Morre Parada, o craque que também jogou em Manaus

Antônio Parada Neto, o Parada, antigo meia-atacante do Bangu e que foi destaque pelo clube de Moça Bonita nos anos 60, morreu na noite de quarta-feira (21), aos 79 anos. Ele vivia no bairro do Bom Retiro, em São Paulo, mas as causas da morte não foram divulgadas. Parada defendeu o Bangu entre os anos de 1963 e 1969. Nos início dos anos 70, Parada jogou no futebol amazonense, desfilando seu futebol pelo Fast e Rio Negro, onde encerrou sua carreiram aos 36 anos.

Revelado pelo Ypiranga (SP), passou ainda por Palmeiras (SP) e Ferroviária (SP), antes de chegar ao Bangu, indicado pelo então técnico Tim. Ganhou seu espaço na equipe e se tornou um dos principais nomes do grupo banguense na década de 60. Na maior glória da equipe no período, porém, não esteve presente: emprestado ao Botafogo, viu de longe seus companheiros conquistarem o título de campeões cariocas, em 1966.

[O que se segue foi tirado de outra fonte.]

[src/rtl/shift_pkg.sv]
package shift_pkg;
  localparam int unsigned DATA_W = 32;
  localparam int unsigned FN_W   = 6;

  typedef enum logic [1:0] {
    FILL_ZERO = 2'd0,
    FILL_SIGN = 2'd1,
    FILL_WRAP = 2'd2
  } fill_e;

  localparam logic [FN_W-1:0] FN_SLL  = 6'h00;
  localparam logic [FN_W-1:0] FN_SRL  = 6'h02;
  localparam logic [FN_W-1:0] FN_SRA  = 6'h03;
  localparam logic [FN_W-1:0] FN_SLLV = 6'h04;
  localparam logic [FN_W-1:0] FN_SRLV = 6'h06;
  localparam logic [FN_W-1:0] FN_SRAV = 6'h07;
endpackage

[src/rtl/shift_decode.sv]
module shift_decode
  import shift_pkg::*;
(
  input  logic [FN_W-1:0] funct_i,
  input  logic            rot_sel_i,
  output logic            valid_o,
  output logic            left_o,
  output logic            use_var_o,
  output fill_e           fill_o
);
  always_comb begin
    valid_o   = 1'b0;
    left_o    = 1'b0;
    use_var_o = 1'b0;
    fill_o    = FILL_ZERO;
    unique case (funct_i)
      FN_SLL, FN_SLLV: begin
        valid_o   = !rot_sel_i;
        left_o    = 1'b1;
        use_var_o = (funct_i == FN_SLLV);
      end
      FN_SRL, FN_SRLV: begin
        valid_o   = 1'b1;
        use_var_o = (funct_i == FN_SRLV);
        fill_o    = rot_sel_i ? FILL_WRAP : FILL_ZERO;
      end
      FN_SRA, FN_SRAV: begin
        valid_o   = !rot_sel_i;
        use_var_o = (funct_i == FN_SRAV);
        fill_o    = FILL_SIGN;
      end
      default: valid_o = 1'b0;
    endcase
  end
endmodule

Depois de voltar brevemente ao próprio Bangu, não obteve sucesso e retornou a General Severiano, ganhando finalmente o Carioca em 1968. Encerrou de vez sua passagem pelo futebol no Rio no ano seguinte, outra vez com a camisa banguense e já veterano. Pelo Bangu, Parada jogou 140 partidas e marcou 51 gols. Ele jogou ainda por Corinthians (SP),

Np Amazonas

O saudoso empresário Ézio Ferreira, então presidente do Fast, contratou o craque. Esbanjando uma técnica invejável, foi levado para o Rio Negro logo depois que Ézio assumiu a presidência do clube da Praça da Saudade. Aqui, Parada encerrou a carreira.